Interest in sedentary behavior and its effects on patients with COPD has also increased recently. Current data show that the risk of mortality is 4 times higher in subjects who spend more than 8 and a half hours in activities that require less than 1.5 metabolic equivalents (MET), which basically corresponds to sitting or lying down.4 Although there is still scope for a better understanding of the relationship between the effects of activity and inactivity in COPD, evidence (and common sense) suggests that increasing and maintaining physical activity in COPD patients is a top priority therapeutic goal.

In this respect, the most current definition of pulmonary rehabilitation (PR) incorporates the objective of promoting long-term adherence to behaviors that benefit health, along with improving the physical condition and psychological status of patients.5 The exercise training component is currently the best approach for improving exercise tolerance (or physical condition) in patients with COPD. However, this improvement does not necessarily mean an increase in the patient’s daily physical activity.6 This shows us that in PR programs, exercise training and the promotion of physical activity should be complementary interventions, with each meeting a specific objective: the first, to improve functional ability, and the second, to change physical (in)activity behavior. In this line, implementing interventions to promote physical activity in PR programs (with a duration of more than 12 weeks) could be the ideal opportunity to modify behavior in COPD patients.7 Although little evidence is available, experts in the field argue that the combination of exercise training and programs to change behavior should be proposed at different times during the PR program. For example, behavioral change intervention should begin in the final phase of the PR program, when patients have already completed their adaptation to exercise training and are experiencing the improvements that this offers (greater exercise capacity and fewer symptoms).8 It is also important to note that exercise capacity can be a predictor of response to changes in physical activity in COPD patients. Recent data show that patients with a better baseline functional capacity (>350m in the 6-min walk test) are more likely to increase physical activity after a 3-month PR program.9

Despite this, PR is only offered and implemented in a small proportion of COPD patients, compared with the (almost) universal availability of drug therapy. The reasons for this discrepancy are difficult to comprehend, because both therapies receive a strong international recommendation as the standard of care in these patients. So, is long-term adherence to an active life (outside PR programs) possible in our COPD patients?

Several studies have now reported on the combination of different motivational elements, such as pedometers, mobile phones, and websites associated with the promotion of physical activity – telecoaching, as it is known, used to efficiently increase (and the most individualized way possible) daily physical activity in this group of patients.10–12 Outcomes in all of these studies were successful, even if behavior change was only maintained in the short term (3–4 months). One could hypothesize that most of these studies were not designed with the understanding of physical activity as a complex and multifactorial behavior.
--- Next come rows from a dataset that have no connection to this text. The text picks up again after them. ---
**src/logic/ibrm_consts.svh**
```systemverilog
// constants for the isa buffer and request multiplexer
`ifndef IBRM_CONSTS_SVH
`define IBRM_CONSTS_SVH
`define IBRM_NUM_SLOTS     4
`define IBRM_SLOT_W        2
`define IBRM_ACK_W         3
`define IBRM_NUM_DACK      7
`define IBRM_DACK_IDLE     7'h7f
`define IBRM_STRAP_BIT_A   4
`define IBRM_STRAP_BIT_B   1
`define IBRM_BYTE_RST      8'h00
`endif

```
**src/logic/ibrm_pkg.sv**
```systemverilog
// types for the isa buffer and request multiplexer
package ibrm_pkg;
    typedef logic [3:0] ibrm_slot_vec_t;
    typedef logic [6:0] ibrm_dack_t;
endpackage : ibrm_pkg

```
**src/logic/ibrm_mux_if.sv**
```systemverilog
// interface between the top and the request multiplexer
`timescale 1ns/1ps
interface ibrm_mux_if;
    logic [3:0] src0;
    logic [3:0] src1;
    logic [3:0] src2;
    logic [3:0] src3;
    logic [1:0] slot;
    logic [3:0] req_mux;
    modport top (output src0, output src1, output src2, output src3,
                 output slot, input req_mux);
    modport mux (input src0, input src1, input src2, input src3,
                 input slot, output req_mux);
endinterface : ibrm_mux_if

```
**src/logic/ibrm_req_mux.sv**
```systemverilog
// four-slot time-shared request multiplexer
`timescale 1ns/1ps
module ibrm_req_mux (
    input  wire logic clk,
    input  wire logic nrst,
    ibrm_mux_if.mux   mif
);
    logic [3:0] req_mux_r;

    function automatic logic pick(input logic [3:0] v, input logic [1:0] s);
        pick = v[s];
    endfunction : pick

    // one registered bit per line, slot order fixed
    always_ff @(posedge clk) begin
        if (!nrst) begin
            req_mux_r <= 4'h0;
        end else begin
            req_mux_r[0] <= pick(mif.src0, mif.slot);
            req_mux_r[1] <= pick(mif.src1, mif.slot);
            req_mux_r[2] <= pick(mif.src2, mif.slot);
            req_mux_r[3] <= pick(mif.src3, mif.slot);
        end
    end
    assign mif.req_mux = req_mux_r;

    property p_slot_follow;
        @(posedge clk) disable iff (!nrst)
        nrst |=> req_mux_r[0] == $past(mif.src0[mif.slot]);
    endproperty
    a_slot_follow: assert property (p_slot_follow)
        else $error("req mux 0 not from selected slot");
    property p_mux3;
        @(posedge clk) disable iff (!nrst)
        nrst |=> req_mux_r[3] == $past(mif.src3[mif.slot]);
    endproperty
    a_mux3: assert property (p_mux3)
        else $error("req mux 3 not from selected slot");
endmodule : ibrm_req_mux

```
**src/logic/ibrm_top.sv**
```systemverilog
// isa bus buffer and request multiplexer, notebook mode strapped at reset release
`timescale 1ns/1ps
`include "ibrm_consts.svh"
module ibrm_top (
    input  wire logic       clk,
    input  wire logic       nrst,
    output logic            bus_reset_out,
    input  wire logic [3:0] irq_a,
    input  wire logic [3:0] irq_b,
    input  wire logic       rtc_irq_n,
    input  wire logic       irq15,
    input  wire logic [5:0] dma_req,
    input  wire logic       kbd_clock_phase,
    input  wire logic       kbd_clock_half,
    output logic [3:0]      req_mux,
    input  wire logic [2:0] encoded_ack_code,
    output logic [6:0]      dack_n,
    input  wire logic [7:0] buffer_in,
    output logic [7:0]      buffer_out,
    output logic            buffer_out_oe,
    output logic            buffer_out0_inv,
    input  wire logic       buffer_float_n,
    input  wire logic       buffer_latch,
    input  wire logic       rom_select_n,
    input  wire logic       rom_clock_cmd_select_n,
    input  wire logic       atbus_float_n,
    input  wire logic       atbus_cycle_flag,
    input  wire logic       mem_read_n,
    input  wire logic       mem_write_n,
    output logic            smem_read_n,
    output logic            smem_write_n,
    output logic            smem_oe,
    input  wire logic [7:0] sd_in,
    output logic [7:0]      sd_out,
    output logic            sd_oe,
    input  wire logic [7:0] peripheral_data_bus_in,
    output logic [7:0]      peripheral_data_bus_out,
    output logic            peripheral_data_bus_oe,
    input  wire logic       clock_addr_strobe,
    output logic [7:0]      clock_addr,
    input  wire logic       dram_we_or_kbd_select_n,
    input  wire logic       addr_enable,
    output logic            kbd_ctrl_select_n,
    output logic            nb_mode
);
    // irq_a = {irq7,irq3,irq1,irq14 order below}; see mapping in slot build
    // dma_req = {drq7,drq6,drq5,drq3,drq1,drq0}

    // ------------------------------------------------------------
    // reset drive and strap capture
    // ------------------------------------------------------------
    assign bus_reset_out = ~nrst;

    logic nb_mode_r;
    logic in_reset_r;
    always_ff @(posedge clk) begin
        if (!nrst) begin
            in_reset_r <= 1'b1;
            nb_mode_r  <= 1'b0;
        end else if (in_reset_r) begin
            in_reset_r <= 1'b0;
            nb_mode_r  <= ~peripheral_data_bus_in[`IBRM_STRAP_BIT_A] &
                          ~peripheral_data_bus_in[`IBRM_STRAP_BIT_B];
        end
    end
    assign nb_mode = nb_mode_r;

    // ------------------------------------------------------------
    // request multiplexing
    // ------------------------------------------------------------
    ibrm_mux_if mif ();
    // slot number from keyboard clock phases
    assign mif.slot = {kbd_clock_half, kbd_clock_phase};
    // irq_a = {irq7,irq3,irq1,irq14}, irq_b = {irq12,irq10,irq6,irq4}
    assign mif.src0 = {irq_a[0], irq_a[3], irq_a[2], irq_a[1]};
    assign mif.src1 = {irq_b[3], ~rtc_irq_n, irq_b[1], irq_b[0]};
    assign mif.src2 = {dma_req[0] | dma_req[3], 1'b0, irq15,
                       irq_b[2]};
    assign mif.src3 = {dma_req[5], dma_req[4], dma_req[2],
                       dma_req[1]};

    ibrm_req_mux ibrm_req_mux_inst (
        .clk  (clk),
        .nrst (nrst),
        .mif  (mif)
    );
    assign req_mux = mif.req_mux;

    // ------------------------------------------------------------
    // acknowledge decode
    // ------------------------------------------------------------
    function automatic ibrm_pkg::ibrm_dack_t dack_dec(input logic [2:0] c);
        dack_dec = `IBRM_DACK_IDLE;
        unique case (c)
            3'h0: dack_dec[0] = 1'b0;
            3'h1: dack_dec[1] = 1'b0;
            3'h2: dack_dec[2] = 1'b0;
            3'h3: dack_dec[3] = 1'b0;
            3'h5: dack_dec[4] = 1'b0;
            3'h6: dack_dec[5] = 1'b0;
            3'h7: dack_dec[6] = 1'b0;
            default: dack_dec = `IBRM_DACK_IDLE;
        endcase
    endfunction : dack_dec

    logic [6:0] dack_n_r;
    always_ff @(posedge clk) begin
        if (!nrst) begin
            dack_n_r <= `IBRM_DACK_IDLE;
        end else begin
            dack_n_r <= dack_dec(encoded_ack_code);
        end
    end
    assign dack_n = dack_n_r;

    // ------------------------------------------------------------
    // data buffer
    // ------------------------------------------------------------
    logic [7:0] buf_r;
    always_ff @(posedge clk) begin
        if (!nrst) begin
            buf_r <= `IBRM_BYTE_RST;
        end else if (buffer_latch) begin
            buf_r <= buffer_in;
        end
    end
    assign buffer_out      = buf_r;
    assign buffer_out_oe   = buffer_float_n;
    assign buffer_out0_inv = ~buf_r[0];

    // ------------------------------------------------------------
    // sd / xd path and memory strobes
    // ------------------------------------------------------------
    logic [7:0] sd_r;
    always_ff @(posedge clk) begin
        if (!nrst) begin
            sd_r <= `IBRM_BYTE_RST;
        end else begin
            sd_r <= peripheral_data_bus_in;
        end
    end
    assign sd_out = sd_r;
    assign sd_oe  = ~rom_select_n & atbus_float_n & nrst;
    assign peripheral_data_bus_out = `IBRM_BYTE_RST;
    assign peripheral_data_bus_oe  = 1'b0;

    logic smr_r;
    logic smw_r;
    always_ff @(posedge clk) begin
        if (!nrst) begin
            smr_r <= 1'b1;
            smw_r <= 1'b1;
        end else begin
            smr_r <= mem_read_n;
            smw_r <= mem_write_n;
        end
    end
    assign smem_read_n  = smr_r;
    assign smem_write_n = smw_r;
    assign smem_oe      = atbus_float_n;

    // ------------------------------------------------------------
    // clock address latch and keyboard select
    // ------------------------------------------------------------
    logic cas_d_r;
    logic [7:0] caddr_r;
    always_ff @(posedge clk) begin
        if (!nrst) begin
            cas_d_r <= 1'b0;
            caddr_r <= `IBRM_BYTE_RST;
        end else begin
            cas_d_r <= clock_addr_strobe;
            if (cas_d_r && !clock_addr_strobe) begin
                caddr_r <= peripheral_data_bus_in;
            end
        end
    end
    assign clock_addr = caddr_r;

    logic kcs_r;
    always_ff @(posedge clk) begin
        if (!nrst) begin
            kcs_r <= 1'b1;
        end else begin
            kcs_r <= dram_we_or_kbd_select_n | addr_enable;
        end
    end
    assign kbd_ctrl_select_n = kcs_r;

    // ------------------------------------------------------------
    // checks
    // ------------------------------------------------------------
    property p_rst;
        @(posedge clk) bus_reset_out == !nrst;
    endproperty
    a_rst: assert property (p_rst)
        else $error("bus reset not inverse of reset");
    property p_float;
        @(posedge clk) disable iff (!nrst) !buffer_float_n |-> !buffer_out_oe;
    endproperty
    a_float: assert property (p_float)
        else $error("buffer driven while floated");
    property p_at;
        @(posedge clk) disable iff (!nrst)
        !atbus_float_n |-> !smem_oe && !sd_oe;
    endproperty
    a_at: assert property (p_at)
        else $error("at bus driven while floated");
    property p_inv;
        @(posedge clk) buffer_out0_inv != buffer_out[0];
    endproperty
    a_inv: assert property (p_inv)
        else $error("inverted bit 0 wrong");
    property p_dack;
        @(posedge clk) disable iff (!nrst)
        encoded_ack_code == 3'h4 |=> dack_n == `IBRM_DACK_IDLE;
    endproperty
    a_dack: assert property (p_dack)
        else $error("ack asserted on invalid code");
    property p_dack1;
        @(posedge clk) disable iff (!nrst)
        nrst && encoded_ack_code == 3'h0
        |=> $countones(~dack_n) == 1 && !dack_n[0];
    endproperty
    a_dack1: assert property (p_dack1)
        else $error("ack channel 0 not alone");
    property p_dack5;
        @(posedge clk) disable iff (!nrst)
        nrst && encoded_ack_code == 3'h5 |=> dack_n == 7'h6f;
    endproperty
    a_dack5: assert property (p_dack5)
        else $error("ack channel 5 not alone");
    property p_dack7;
        @(posedge clk) disable iff (!nrst)
        nrst && encoded_ack_code == 3'h7 |=> dack_n == 7'h3f;
    endproperty
    a_dack7: assert property (p_dack7)
        else $error("ack channel 7 not alone");
    property p_rom;
        @(posedge clk) disable iff (!nrst)
        nrst && !rom_select_n && atbus_float_n
        |=> sd_out == $past(peripheral_data_bus_in);
    endproperty
    a_rom: assert property (p_rom)
        else $error("rom data not passed");
    property p_kcs;
        @(posedge clk) disable iff (!nrst) addr_enable |=> kbd_ctrl_select_n;
    endproperty
    a_kcs: assert property (p_kcs)
        else $error("kbd select without address enable");
    property p_latch;
        @(posedge clk) disable iff (!nrst)
        nrst && !buffer_latch |=> $stable(buffer_out);
    endproperty
    a_latch: assert property (p_latch)
        else $error("buffer changed without latch");
    property p_strap;
        @(posedge clk) disable iff (!nrst)
        nrst && $past(!nrst) |=> nb_mode == $past(
            !peripheral_data_bus_in[`IBRM_STRAP_BIT_A] &&
            !peripheral_data_bus_in[`IBRM_STRAP_BIT_B]);
    endproperty
    a_strap: assert property (p_strap)
        else $error("strap not captured at reset release");
    property p_nbhold;
        @(posedge clk) disable iff (!nrst)
        nrst && $past(nrst) |=> $stable(nb_mode);
    endproperty
    a_nbhold: assert property (p_nbhold)
        else $error("configuration changed outside reset");
    property p_cas;
        @(posedge clk) disable iff (!nrst)
        nrst && $past(nrst) && $fell(clock_addr_strobe)
        |=> clock_addr == $past(peripheral_data_bus_in);
    endproperty
    a_cas: assert property (p_cas)
        else $error("address not latched on strobe fall");
    property p_smem;
        @(posedge clk) disable iff (!nrst)
        nrst |=> smem_read_n == $past(mem_read_n) &&
                 smem_write_n == $past(mem_write_n);
    endproperty
    a_smem: assert property (p_smem)
        else $error("memory strobe not passed through");
    c_ack: cover property (@(posedge clk) dack_n[6] == 1'b0);
    c_rom: cover property (@(posedge clk) sd_oe);
    c_cas: cover property (@(posedge clk) $fell(clock_addr_strobe));
    c_nb: cover property (@(posedge clk) nb_mode);
    c_hold: cover property (@(posedge clk) nrst && !buffer_latch);
endmodule : ibrm_top

```
**config.mk**
```make
export PLATFORM = sky130hd
export DESIGN_NAME = ibrm_top
export DESIGN_NICKNAME = d
export VERILOG_FILES = /design/src/logic/ibrm_pkg.sv /design/src/logic/ibrm_mux_if.sv /design/src/logic/ibrm_req_mux.sv /design/src/logic/ibrm_top.sv
export VERILOG_INCLUDE_DIRS = /design/src /design/src/logic
export SDC_FILE = /design/constraint.sdc
export NUM_CORES = 1
export LEC_CHECK = 0
export BUFFER_PORTS_ARGS = -buffer_cell sky130_fd_sc_hd__clkbuf_2
export CORE_ASPECT_RATIO = 1.4
export CORE_MARGIN = 2
export CORE_UTILIZATION = 39
export DETAILED_ROUTE_END_ITERATION = 10
export PLACE_DENSITY = 0.89
export SYNTH_ARGS = -nofsm -noshare
export SYNTH_HDL_FRONTEND = slang
export SYNTH_SLANG_ARGS = --single-unit
```
**constraint.sdc**
```tcl
create_clock -name clk -period 1.1 [get_ports clk]
set_input_delay 0.22 -clock clk [delete_from_list [all_inputs] [get_ports clk]]
set_output_delay 0.22 -clock clk [all_outputs]
set_load 0.05 [all_outputs]
```
==> flow_results.org <==
** Clocking
- The H-tree was split into 2 levels.
- Clock tree synthesis found a total of 41 sinks.
- CTS Hold Bufs :: 0
- Clock insertion delay at the later pin of the skew report :: 0.28 ns
- Maximum clock path buffer count :: 2
- Post-cts repair resize count :: 27
- In this run the post-CTS setup repair buffer count came out at 0.
- After clock tree synthesis, the clock-pin slew on the worst setup and hold paths is 0.07 ns.
- TritonCTS built the clock tree.
- Number of clock buffers inserted by TritonCTS :: 5
- Root buffer cell :: sky130_fd_sc_hd__clkbuf_8

** Drt
- The count of nets left with antenna violations once routing finished came out at 0.
- TritonRoute pass-1 iters :: 4
- Dividing the detail-routed wire length by the instance count gives 11.8 µm.
- Count of vias placed by the detailed router :: 1,253
- Initial drt markers :: 6
- Routed WL :: 3250 µm
- Vias per std cell :: 4.56
- In the routed design, unresolved DRC markers number 0.

** Synth
- Cell type with the highest aggregate area in the netlist :: sky130_fd_sc_hd__dfxtp_1
- Counting flops and latches in the post-synthesis netlist gives 41.
- Most instantiated cells after synthesis :: sky130_fd_sc_hd__dfxtp_1 (41), sky130_fd_sc_hd__mux2i_1 (22), sky130_fd_sc_hd__nor2_1 (21), sky130_fd_sc_hd__buf_4 (13), sky130_fd_sc_hd__and2_1 (9)
- Register area share after synthesis :: 0.561
- Synth Instances :: 138
- Synth Area per Inst :: 10.6 µm²
- After synthesis, the largest family of logic cells by area is simple AND/OR/NAND/NOR gates.
- Synth Warn # :: 0
- Post-synthesis simple-gate area fraction :: 0.169
- Share of the synthesized area in the top cell type :: 0.561
- The netlist uses 21 different library cells.
- In the post-synthesis netlist, the biggest area contributors are sky130_fd_sc_hd__dfxtp_1 (56%), sky130_fd_sc_hd__mux2i_1 (15%), sky130_fd_sc_hd__buf_4 (6.7%).
- Number of synthesized flops with an enable pin :: 0
- Of the total synthesized cell area, the portion taken by full adders, half adders and majority gates is 0.
- The most common cell in the synthesized netlist is sky130_fd_sc_hd__dfxtp_1.
- The complex-gate fraction of the synthesized area is 0.0222.
- Counting flops with an async set or reset pin after synthesis yields a share of 0.
- Netlist area before placement :: 1460 µm²
- Multiplexer share of the synthesized area :: 0.151
- Among all flip-flop cells after synthesis, the most frequent one is sky130_fd_sc_hd__dfxtp_1.
- Xor and xnor area share after synthesis :: 0

** Final layout
- The number of antenna diodes in the final layout is 0.
- Layout cells sized above 1 :: 0.468
- Post-layout net count :: 290
- Synthesis-to-finish area growth :: 46.0%

** Die
- # rows :: 26
- Die Wd :: 55.8 µm
- Area of the core region :: 3610 µm²
- 111 I/O pins were placed.
- Height of the die :: 76.5 µm
- The floorplan step defined a die boundary enclosing 4260 µm².
- The initial utilization of the core area, before any placement, comes to 0.405.

** Power and ir drop
- Internal power comes to 2.52 mW.
- Power after layout :: 3.49 mW
- Power per cell area :: 1630 nW/µm²
- Leakage :: 1.06 nW
- Net switching power :: 0.967 mW
- Proportion of power drawn by the clock network :: 0.344
- The share of total power dissipated in combinational logic is 0.202.
- Of the total power, the share spent switching nets is 0.277.
- Of the total power, registers draw 0.454.
- Peak VDD IR :: 1280 µV

** Place
- Routability-driven placement finished with a final weighted congestion of 0.683.
- Placement-stage worst setup slack :: 0.0853 ns
- During placement, the flow inserted port buffers numbering 89.
- The HPWL after detailed placement is 2570 µm.

** Worst hold path
- Path type of the worst min-delay path :: input port to flop

** STA
- Maximum clock frequency :: 0.938 GHz
- Clock skew after layout :: 0.00394 ns
- Final setup slack of the worst path :: 0.0338 ns
- After routing, the total negative slack on setup checks comes to 0 ns.
- Setup violations remaining at the end of the flow were counted as 0.
- The smallest clock period supported by the final layout is computed as 1.07 ns.
- Final Cycle Share :: 0.969
- The number of pins exceeding their max-slew limit in the final report was 0.
- The number of hold violations in the final report is 0.

** Job
- Total of max-cap violations :: 0

** Global routing
- The number of antenna violations at the first check in global routing was 0.
- The first global-routing pass estimated 5170 µm of wire.
- Aggregate global routing overflow :: 0
- Vias in the first global route :: 1,185
- Entering global routing, the biggest net connects 13 pins.
- For this run, the total global-route usage over all layers was measured as 0.156.

** Worst setup path
- Family with the most delay on the worst path :: flip-flops
- Data on the critical path arrives at its endpoint at 0.85 ns.
- The largest single stage delay on the critical path is 0.31 ns.
- For the worst setup path, the data required time is 0.88 ns.
- Kind of critical path :: flop to output pin
- Startpoint types :: flop
- CP endpoint kind :: output pin
- Total buffers and inverters traversed by the critical path :: 1
- The critical path goes through buf_2.
- Of all nets on the critical path, the largest fanout is 1.
- Critical path's slowest cell :: sky130_fd_sc_hd__dfxtp_1

** Status
- Status :: completed
==> per-stage QoR <==
step / utilization / hold slack [ns] / cell area [µm²] / instances
floorplan: - / 0.292 / 1500 / 146
global placement: 0.531 / 0.397 / 1920 / 267
detailed placement: 0.531 / 0.406 / 1920 / 267
CTS: 0.584 / 0.104 / 2110 / 275
global route: 0.591 / 0.111 / 2140 / 275
finish: 0.591 / 0.114 / 2140 / 275
==> placed cells by master, fill, tap and decap left out <==
master,netlist,routed
sky130_fd_sc_hd__buf_2,2,5
sky130_fd_sc_hd__o21ai_0,1,1
sky130_fd_sc_hd__inv_2,1,2
sky130_fd_sc_hd__nand4_1,1,1
sky130_fd_sc_hd__nand2b_1,4,4
sky130_fd_sc_hd__and2_1,9,9
sky130_fd_sc_hd__nand2_1,6,6
sky130_fd_sc_hd__buf_4,13,19
sky130_fd_sc_hd__o32ai_1,1,1
sky130_fd_sc_hd__dfxtp_2,0,2
sky130_fd_sc_hd__nor2_1,21,20
sky130_fd_sc_hd__conb_1,1,9
sky130_fd_sc_hd__o22ai_1,3,3
sky130_fd_sc_hd__bufinv_16,0,1
sky130_fd_sc_hd__nor3b_1,1,1
sky130_fd_sc_hd__nand3_1,3,3
sky130_fd_sc_hd__clkbuf_8,0,7
sky130_fd_sc_hd__nor2_4,1,1
sky130_fd_sc_hd__nor2b_1,3,3
sky130_fd_sc_hd__clkbuf_2,0,49
sky130_fd_sc_hd__or3_1,1,1
sky130_fd_sc_hd__dfxtp_1,41,39
sky130_fd_sc_hd__clkbuf_4,0,21
sky130_fd_sc_hd__clkbuf_1,0,1
sky130_fd_sc_hd__buf_8,0,1
sky130_fd_sc_hd__nor2_2,0,1
sky130_fd_sc_hd__mux2i_1,22,22
==> power by group through the flow <==
stage | Sequential, mW | Clock [mW] | Combinational, mW
finish | 1.59 | 1.20 | 0.705
detailed placement | 1.62 | 0 | 0.666
floorplan | 1.86 | 0 | 0.271
CTS | 1.58 | 1.24 | 0.693
global route | 1.59 | 1.31 | 0.744
global placement | 1.61 | 0 | 0.657
==> per-layer routing <==
metal	vias up	GRT usage	part of all wire	routed length [µm]
met5	-	0	0	0
met4	0	0.0878	0.031	101
met3	11	0.0424	0.077	249
met2	67	0.277	0.54	1740
met1	562	0.162	0.36	1160
li1	613	-	-	-
==> sequential cells by signal (all words and copies together) (netlist names) <==
name and count:
cas_d_r 1, kbd_ctrl_select_n 1, clock_addr 8, in_reset_r 1, buffer_out 8, smem_read_n 1
ibrm_req_mux_inst.mif.req_mux 4, sd_out 8, nb_mode 1, dack_n 7, smem_write_n 1
==> worst paths after layout <==
kind	startpoint	endpoint	slack (ns)	cells after the start
worst max-delay path	smem_write_n$_SDFF_PN1_	smem_write_n	0.03	1
worst min-delay path	mem_write_n	smem_write_n$_SDFF_PN1_	0.11	2
worst max register to register	cas_d_r$_SDFF_PN0_	clock_addr[2]$_SDFFE_PN0P_	0.09	4
worst min register to register	clock_addr[6]$_SDFFE_PN0P_	clock_addr[6]$_SDFFE_PN0P_	0.50	2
In this respect, taking into account psychological factors and behavioral science, theoretical models can help explain why some people (both the general population and subjects with chronic diseases, such as COPD) are physically active and others are not.13 We should not forget that knowledge of the determinants of physical activity in COPD is currently restricted to mainly biological, clinical, and functional factors.3 Moreover, little evidence has been generated on factors more closely associated with motivation and socio-environmental factors that may influence physical activity and behavior change. Thus, the determinants that contribute to physical activity (both in the general population and in patients with COPD) must be identified at different levels, i.e., the individual, social, environmental, and political.13 Two recent studies have demonstrated the importance of socio-environmental determinants in COPD patients with regard to their physical activity. For example, walking the dog or caring for grandchildren is related to the amount and intensity of physical activity, regardless of the airflow limitation and other clinical parameters.14 Similarly, COPD patients with an active partner are more active and are more likely to be so.15

As a result, it can be observed that only by planning interventions that take into account individual factors, interpersonal and environmental determinants of physical activity,13 and the barriers and facilitators to this conduct,16 can the effects of behavior change be maintained in the long term.

In this line, the Urban Training® study17 was designed as a multicomponent intervention that combined behavioral strategies (such as the motivational interview) in physical training with an increase in daily physical activity using walking routes adapted to the social environment of the COPD patient. This clinical trial was the first to demonstrate effectiveness, as it managed to increase and maintain physical activity after 12 months of follow-up, without no serious safety issues. However, this program was not effective in improving the distance walked in the 6-min walk test, which may be more closely related to specific intense supervised exercise training interventions within the PR framework.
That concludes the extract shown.